Virginia Drives Innovation Through Remote Electronic Notarization
We are fortunate to live in an age where technology is advancing by leaps and bounds and the opportunity to improve our lives through innovation presents itself often. It is the responsibility of lawmakers and administrators to ensure that our policies and procedures allow us to leverage these developments when they occur so that our citizens can benefit early and often.
This month we saw the launch of a Virginia company — Notarize — that demonstrates the synergy that is created when exciting technology and forward thinking policy come together. The company allows clients in all 50 U.S. states to have their documents notarized remotely online, by a licensed notary public located in the Commonwealth of Virginia. Virginia was the first state to pass legislation allowing for this type of digital transaction, and this administration has embraced implementation of this law and the opportunity to modernize the notary process. By being at the forefront of both technology and policy, Notarize is promoting a number of important ideals which we hold very close in Virginia:
Innovation of Process
The notarization process has, and will continue to be, a critical component of the most important transactions that occur in our lives. It is imperative that procedures remain in place that ensure the authenticity of our signatures and deter fraud and coercion. Our Founding Fathers were looking out for our best interest, but had they been alive today they would agree that the current process could use updating. Technology is now available to allow for high-quality video transmission and identity verification via imaging software. We are committed to supporting use of this transformative technology for the convenience of those who need it most. For example, Virginia has one of the largest military populations in the country. Remote notarization can make it easier on military families to execute a power of attorney, close on a home, obtain business loans, etc.

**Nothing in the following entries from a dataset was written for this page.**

## src/asbp_pkg.sv

```systemverilog
/*
 Shared constants for the addressed serial bus port.
 Assumes an 8-bit register port with a 16-bit address.
*/
package asbp_pkg;
	localparam logic [15:0] SER_MODE_ADDR = 16'hFF60;
	localparam logic [15:0] BUS_CTRL_ADDR = 16'hFF61;
	localparam logic [15:0] STATUS_ADDR = 16'hFF62;
	localparam logic [15:0] PORT_ADDR = 16'hFF63;
	localparam logic [15:0] SVA_ADDR = 16'hFF64;
	localparam logic [15:0] SHIFT_ADDR = 16'hFF65;
	localparam logic [7:0] SER_MODE_RST = 8'h00;
	localparam logic [7:0] BUS_CTRL_RST = 8'h00;
	localparam logic [7:0] PORT_RST = 8'h00;
	localparam logic [7:0] SVA_RST = 8'h00;
	localparam logic [7:0] SHIFT_RST = 8'h00;
	// serial_mode_control fields
	localparam int EN_BIT = 7;
	localparam int COMPARE_BIT = 6;
	localparam int WAKE_BIT = 5;
	localparam int MODE_TOP_BIT = 4;
	localparam int MODE_MID_BIT = 3;
	localparam int CLK_HIGH_BIT = 2;
	localparam int CLK_LOW_BIT = 1;
	localparam int PIN_SEL_BIT = 0;
	// bus_control_reg fields
	localparam int RELEASE_TRIG_BIT = 0;
	localparam int COMMAND_TRIG_BIT = 1;
	localparam int RELEASE_DET_BIT = 2;
	localparam int COMMAND_DET_BIT = 3;
	localparam int BUSY_EN_BIT = 7;
	// status fields
	localparam int IRQ_FLAG_BIT = 0;
	localparam int BUSY_OUT_BIT = 1;
	localparam int ACTIVE_BIT = 2;
	// port register fields
	localparam int PIN_A_LATCH_BIT = 0;
	localparam int PIN_B_LATCH_BIT = 1;
	localparam int PIN_A_DIR_BIT = 2;
	localparam int PIN_B_DIR_BIT = 3;
	localparam logic [3:0] BITS_PER_BYTE = 4'h8;
endpackage

```

## src/asbp_port.sv

```systemverilog
/*
 Addressed serial bus port: mode register, shift register, serial clock,
 open-drain data pins and release/command detection.
 Assumes single-cycle register strobes and that pins are resolved outside.
*/
// Design decision made here: the address-and-strobe port.
//
// Notes on behaviour
// - Shift register advances on each serial clock rising edge.
// - Output latch drives selected data line, most significant bit first.
// - Data line level captured into shift register at clock rising edge.
// - Shift write starts transfer if enabled and clock idle or high.
// - Enabling the channel after the shift write starts nothing.
// - Wake-up addressing keeps data output released; else software loads FFH.
// - Write during slave busy is kept; starts once line returns high.
// - After eight bits the transfer stops and the irq flag sets.
// - Busy driven until next clock falling edge after release.
// - Data change while clock high is release or command.
// - First address after release compared with slave address.
// - Mode register at FF60H, reset 00H, enable/compare/wake/mode/clock.
// - Clock source: external, timer two, or timer clock select.
// - Mode bits pick 3-wire, addressed bus, or 2-wire with pin choice.
// - With wake-up, interrupt only on address match after release.
// - Compare flag is slave address equals shift register, 0 if disabled.
`timescale 1ns/1ps
module asbp_port (
	// Clock and reset
	input wire logic clk_i,
	input wire logic sys_rst_i,
	// Register port
	input wire logic [15:0] addr_i,
	input wire logic [7:0] wdata_i,
	input wire logic wr_i,
	input wire logic rd_i,
	output logic [7:0] rdata_o,
	// Internal clock sources
	input wire logic timer_two_tick_i,
	input wire logic timer_clock_tick_i,
	// Serial clock pin
	input wire logic serial_clock_pin_i,
	output logic serial_clock_pin_o,
	output logic serial_clock_pin_oe_o,
	// Data lines
	input wire logic data_line_first_i,
	output logic data_line_first_o,
	output logic data_line_first_oe_o,
	input wire logic data_line_second_i,
	output logic data_line_second_o,
	output logic data_line_second_oe_o,
	// Interrupt request pulse
	output logic channel_irq_request_o
);
	logic [7:0] mode_q, busctl_q, port_q, sva_q, shift_q;
	logic [3:0] cnt_q;
	logic active_q, pending_q, irq_flag_q, busy_q, so_latch_q, sck_int_q;
	logic [2:0] sck_s_q, da_s_q, db_s_q;
	logic sck_f_q, da_f_q, db_f_q, sck_prev_q, line_prev_q;
	logic enable, wake, bus_mode, two_wire, internal_clk, tick;
	logic sck_eff, fall, rise, line_in, shift_wr, done, match;

	// Change counts once second and third stages agree
	function automatic logic filt(input logic [2:0] s, input logic f);
		filt = (s[1] == s[2]) ? s[2] : f;
	endfunction

	function automatic logic hit(input logic [15:0] a);
		hit = (addr_i == a);
	endfunction

	assign enable = mode_q[asbp_pkg::EN_BIT];
	assign wake = mode_q[asbp_pkg::WAKE_BIT];
	assign bus_mode = mode_q[asbp_pkg::MODE_TOP_BIT] &
		~mode_q[asbp_pkg::MODE_MID_BIT];
	assign two_wire = mode_q[asbp_pkg::MODE_TOP_BIT] &
		mode_q[asbp_pkg::MODE_MID_BIT];
	assign internal_clk = mode_q[asbp_pkg::CLK_LOW_BIT];
	assign tick = mode_q[asbp_pkg::CLK_HIGH_BIT] ? timer_clock_tick_i :
		timer_two_tick_i;
	assign sck_eff = internal_clk ? sck_int_q : sck_f_q;
	assign fall = sck_prev_q & ~sck_eff;
	assign rise = ~sck_prev_q & sck_eff;
	assign line_in = mode_q[asbp_pkg::PIN_SEL_BIT] ? da_f_q : db_f_q;
	assign shift_wr = wr_i & hit(asbp_pkg::SHIFT_ADDR);
	assign done = active_q & rise & (cnt_q == asbp_pkg::BITS_PER_BYTE - 4'h1);
	assign match = (sva_q == shift_q);

	// Pin synchronisers, three stages each
	always_ff @(posedge clk_i) begin
		if (sys_rst_i) begin
			sck_s_q <= 3'h7;
			da_s_q <= 3'h7;
			db_s_q <= 3'h7;
			sck_f_q <= 1'b1;
			da_f_q <= 1'b1;
			db_f_q <= 1'b1;
		end else begin
			sck_s_q <= {sck_s_q[1:0], serial_clock_pin_i};
			da_s_q <= {da_s_q[1:0], data_line_first_i};
			db_s_q <= {db_s_q[1:0], data_line_second_i};
			sck_f_q <= filt(sck_s_q, sck_f_q);
			da_f_q <= filt(da_s_q, da_f_q);
			db_f_q <= filt(db_s_q, db_f_q);
		end
	end

	always_ff @(posedge clk_i) begin
		if (sys_rst_i) begin
			sck_prev_q <= 1'b1;
			line_prev_q <= 1'b1;
		end else begin
			sck_prev_q <= sck_eff;
			line_prev_q <= line_in;
		end
	end

	// Mode register; compare bit is never stored
	always_ff @(posedge clk_i) begin
		if (sys_rst_i) begin
			mode_q <= asbp_pkg::SER_MODE_RST;
		end else if (wr_i && hit(asbp_pkg::SER_MODE_ADDR)) begin
			mode_q <= wdata_i & ~(8'h01 << asbp_pkg::COMPARE_BIT);
		end
	end

	always_ff @(posedge clk_i) begin
		if (sys_rst_i) begin
			sva_q <= asbp_pkg::SVA_RST;
			port_q <= asbp_pkg::PORT_RST;
		end else if (wr_i) begin
			if (hit(asbp_pkg::SVA_ADDR)) begin
				sva_q <= wdata_i;
			end
			if (hit(asbp_pkg::PORT_ADDR)) begin
				port_q <= wdata_i;
			end
		end
	end

	// Pending start: only taken if enabled at write time
	always_ff @(posedge clk_i) begin
		if (sys_rst_i) begin
			pending_q <= 1'b0;
		end else if (!enable) begin
			pending_q <= 1'b0;
		end else if (shift_wr && !active_q) begin
			pending_q <= 1'b1;
		end else if (pending_q && !active_q && sck_eff &&
			(line_in || !internal_clk)) begin
			pending_q <= 1'b0;
		end
	end

	// Transfer state and bit counter
	always_ff @(posedge clk_i) begin
		if (sys_rst_i) begin
			active_q <= 1'b0;
			cnt_q <= 4'h0;
		end else if (!enable || done) begin
			active_q <= 1'b0;
			cnt_q <= 4'h0;
		end else if (pending_q && !active_q && sck_eff &&
			(line_in || !internal_clk)) begin
			active_q <= 1'b1;
			cnt_q <= 4'h0;
		end else if (active_q && rise) begin
			cnt_q <= cnt_q + 4'h1;
		end
	end

	// Internal clock: idles high, eight low pulses per byte
	always_ff @(posedge clk_i) begin
		if (sys_rst_i) begin
			sck_int_q <= 1'b1;
		end else if (!active_q || done) begin
			sck_int_q <= 1'b1;
		end else if (tick) begin
			sck_int_q <= ~sck_int_q;
		end
	end

	// Shift register: capture on rise; write loads when idle
	always_ff @(posedge clk_i) begin
		if (sys_rst_i) begin
			shift_q <= asbp_pkg::SHIFT_RST;
		end else if (shift_wr && !active_q) begin
			shift_q <= wdata_i;
		end else if (active_q && rise) begin
			shift_q <= {shift_q[6:0], line_in};
		end
	end

	// Output latch: MSB first, advanced on falling edge
	always_ff @(posedge clk_i) begin
		if (sys_rst_i) begin
			so_latch_q <= 1'b1;
		end else if (!active_q && pending_q && sck_eff) begin
			so_latch_q <= shift_q[7];
		end else if (active_q && fall) begin
			so_latch_q <= shift_q[7];
		end else if (wr_i && hit(asbp_pkg::BUS_CTRL_ADDR) && enable) begin
			if (wdata_i[asbp_pkg::RELEASE_TRIG_BIT]) begin
				so_latch_q <= 1'b1;
			end else if (wdata_i[asbp_pkg::COMMAND_TRIG_BIT]) begin
				so_latch_q <= 1'b0;
			end
		end
	end

	// Bus control: triggers self-clear, detections set over clear
	always_ff @(posedge clk_i) begin
		if (sys_rst_i) begin
			busctl_q <= asbp_pkg::BUS_CTRL_RST;
		end else begin
			if (wr_i && hit(asbp_pkg::BUS_CTRL_ADDR)) begin
				busctl_q <= wdata_i & 8'hF0 | busctl_q & 8'h0C & wdata_i;
			end else begin
				busctl_q[1:0] <= 2'h0;
			end
			if (!enable) begin
				busctl_q[3:0] <= 4'h0;
			end else if (sck_eff && !active_q && line_in != line_prev_q) begin
				busctl_q[asbp_pkg::RELEASE_DET_BIT] <= line_in;
				busctl_q[asbp_pkg::COMMAND_DET_BIT] <= ~line_in;
			end else if (done && wake && bus_mode && !match) begin
				busctl_q[asbp_pkg::RELEASE_DET_BIT] <= 1'b0;
			end
		end
	end

	// Irq flag: set wins over write-one clear
	always_ff @(posedge clk_i) begin
		if (sys_rst_i) begin
			irq_flag_q <= 1'b0;
			channel_irq_request_o <= 1'b0;
		end else begin
			channel_irq_request_o <= 1'b0;
			if (done && (!wake || (busctl_q[asbp_pkg::RELEASE_DET_BIT]
				&& match))) begin
				irq_flag_q <= 1'b1;
				channel_irq_request_o <= 1'b1;
			end else if (wr_i && hit(asbp_pkg::STATUS_ADDR) &&
				wdata_i[asbp_pkg::IRQ_FLAG_BIT]) begin
				irq_flag_q <= 1'b0;
			end
		end
	end

	// Busy holds until the falling edge after release
	always_ff @(posedge clk_i) begin
		if (sys_rst_i) begin
			busy_q <= 1'b0;
		end else if (!enable) begin
			busy_q <= 1'b0;
		end else if (done && busctl_q[asbp_pkg::BUSY_EN_BIT]) begin
			busy_q <= 1'b1;
		end else if (fall && !busctl_q[asbp_pkg::BUSY_EN_BIT]) begin
			busy_q <= 1'b0;
		end
	end

	// Pin drivers; data-line low level comes only from the open-drain enable
	always_ff @(posedge clk_i) begin
		if (sys_rst_i) begin
			data_line_first_o <= 1'b0;
			data_line_second_o <= 1'b0;
			data_line_first_oe_o <= 1'b0;
			data_line_second_oe_o <= 1'b0;
			serial_clock_pin_o <= 1'b1;
			serial_clock_pin_oe_o <= 1'b0;
		end else begin
			data_line_first_o <= 1'b0;
			data_line_second_o <= 1'b0;
			data_line_first_oe_o <= port_q[asbp_pkg::PIN_A_DIR_BIT] &
				~port_q[asbp_pkg::PIN_A_LATCH_BIT] & enable &
				(bus_mode | two_wire) & mode_q[asbp_pkg::PIN_SEL_BIT] &
				((~so_latch_q & ~wake) | busy_q);
			data_line_second_oe_o <= port_q[asbp_pkg::PIN_B_DIR_BIT] &
				~port_q[asbp_pkg::PIN_B_LATCH_BIT] & enable &
				(bus_mode | two_wire) & ~mode_q[asbp_pkg::PIN_SEL_BIT] &
				((~so_latch_q & ~wake) | busy_q);
			// Master clock is push-pull in bus mode, open-drain in 2-wire
			serial_clock_pin_o <= two_wire ? 1'b0 : sck_int_q;
			serial_clock_pin_oe_o <= enable & internal_clk &
				(bus_mode | (two_wire & ~sck_int_q));
		end
	end

	// Read data in the cycle after the strobe; unmapped reads give zero
	always_ff @(posedge clk_i) begin
		if (sys_rst_i) begin
			rdata_o <= 8'h00;
		end else if (rd_i) begin
			case (addr_i)
			asbp_pkg::SER_MODE_ADDR: begin
				rdata_o <= {mode_q[7], enable & match, mode_q[5:0]};
			end
			asbp_pkg::BUS_CTRL_ADDR: begin
				rdata_o <= busctl_q;
			end
			asbp_pkg::STATUS_ADDR: begin
				rdata_o <= {5'h00, active_q, busy_q, irq_flag_q};
			end
			asbp_pkg::PORT_ADDR: begin
				rdata_o <= {2'h0, db_f_q, da_f_q, port_q[3:0]};
			end
			asbp_pkg::SVA_ADDR: begin
				rdata_o <= sva_q;
			end
			asbp_pkg::SHIFT_ADDR: begin
				rdata_o <= shift_q;
			end
			default: begin
				rdata_o <= 8'h00;
			end
			endcase
		end else begin
			rdata_o <= 8'h00;
		end
	end
endmodule

```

Security and Fraud Prevention
As Secretary of the Commonwealth, I concern myself everyday with the reduction of transaction fraud and security. During in-person notarizations, agents have no tools to help them validate a person’s identity. Using digital tools, such as a software-based forensic analysis of a driver’s license, remote agents are better able to spot false forms of identification. Additionally, instead of a paper journal, each transaction is now stored and accessible from encrypted data servers for a minimum of 5 years, creating a digital audit trail. Should a signature ever be in question, there is now video to review to make the correct call. Such verification never existed before and will make the process safer and more effective.
Notarization is a potential $30 billion market here in the United States, with more than 1 billion notarizations conducted annually. As the first state to allow for remote electronic notarization, Virginia is best positioned to employ our own. Becoming an electronic notary is an opportunity for those in need of flexible work schedules and regular incomes, whether it’s supplemental or primary. We are proud to employ the workforce of the future. Notarize is just one opportunity to help build this base.
The launch of Notarize has been gratifying for those of us who believe that we can always do things better — and it’s been especially exciting for those who have worked to ensure the environment is ripe for innovation. Notarize didn’t choose to headquarter in Virginia by chance. It was a conscious decision directly tied to our policy — and we look forward to advancing our position as a leading innovator for years to come.